RECORD SET Start Marker

===== src/rtl/wsa_pkg.sv =====
// ----------------------------------------------------------------------------
// wsa_pkg
// shared types and constants of the 3x3 window sum / argmax block
// ----------------------------------------------------------------------------
package wsa_pkg;

	localparam int MAX_DIM     = 32;
	localparam int CELL_BITS   = 16;
	localparam int IDX_BITS    = $clog2(MAX_DIM);
	localparam int DIM_BITS    = 6;
	localparam int ADDR_BITS   = 2 * IDX_BITS;
	localparam int SUM_BITS    = 20;
	localparam int ACC_BITS    = CELL_BITS + 4;
	localparam int QUEUE_DEPTH = 4;
	localparam int QPTR_BITS   = $clog2(QUEUE_DEPTH);
	localparam int QCNT_BITS   = QPTR_BITS + 1;
	localparam int CFG_IDX_BITS = 1;

	localparam logic [SUM_BITS-1:0] SUM_MAX = {SUM_BITS{1'b1}};

	// register indexes of the configuration port
	localparam logic [CFG_IDX_BITS-1:0] REG_GRID_ROWS = 1'b0;
	localparam logic [CFG_IDX_BITS-1:0] REG_GRID_COLS = 1'b1;

	typedef struct packed {
		logic [CELL_BITS-1:0] value;
		logic [IDX_BITS-1:0]  row;
		logic [IDX_BITS-1:0]  col;
		logic                 last;
	} cell_item_t;

	typedef struct packed {
		logic [IDX_BITS-1:0] row;
		logic [IDX_BITS-1:0] col;
		logic [SUM_BITS-1:0] sum;
	} result_t;

	typedef enum logic [1:0] {
		BK_IDLE,
		BK_SCAN,
		BK_DRAIN,
		BK_DONE
	} back_state_t;

endpackage


===== src/rtl/wsa_queue.sv =====
// ----------------------------------------------------------------------------
// wsa_queue
// short item queue between the front and the back
// ----------------------------------------------------------------------------
module wsa_queue import wsa_pkg::*; (
	input  logic       clk,
	input  logic       arst_n,
	input  logic       push,
	input  cell_item_t push_item,
	output logic       full,
	input  logic       pop,
	output cell_item_t pop_item,
	output logic       empty
);

	cell_item_t           entries_q [QUEUE_DEPTH];
	logic [QPTR_BITS-1:0] wr_ptr_q;
	logic [QPTR_BITS-1:0] rd_ptr_q;
	logic [QCNT_BITS-1:0] count_q;
	logic                 do_push;
	logic                 do_pop;

	assign full     = (count_q == QCNT_BITS'(QUEUE_DEPTH));
	assign empty    = (count_q == '0);
	assign do_push  = push && !full;
	assign do_pop   = pop && !empty;
	assign pop_item = entries_q[rd_ptr_q];

	always_ff @(posedge clk) begin
		if (do_push) begin
			entries_q[wr_ptr_q] <= push_item;
		end
	end

	always_ff @(posedge clk or negedge arst_n) begin
		if (!arst_n) begin
			wr_ptr_q <= '0;
			rd_ptr_q <= '0;
			count_q  <= '0;
		end else begin
			if (do_push) begin
				wr_ptr_q <= wr_ptr_q + QPTR_BITS'(1);
			end
			if (do_pop) begin
				rd_ptr_q <= rd_ptr_q + QPTR_BITS'(1);
			end
			case ({do_push, do_pop})
				2'b10:   count_q <= count_q + QCNT_BITS'(1);
				2'b01:   count_q <= count_q - QCNT_BITS'(1);
				default: count_q <= count_q;
			endcase
		end
	end

endmodule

RECORD SET End Marker

» AIM OF THE TASK:
Would you please copy every line from the listing above that contains the word "empty"?

» WRITTEN REPLY:
	output logic       empty
	assign empty    = (count_q == '0);
	assign do_pop   = pop && !empty;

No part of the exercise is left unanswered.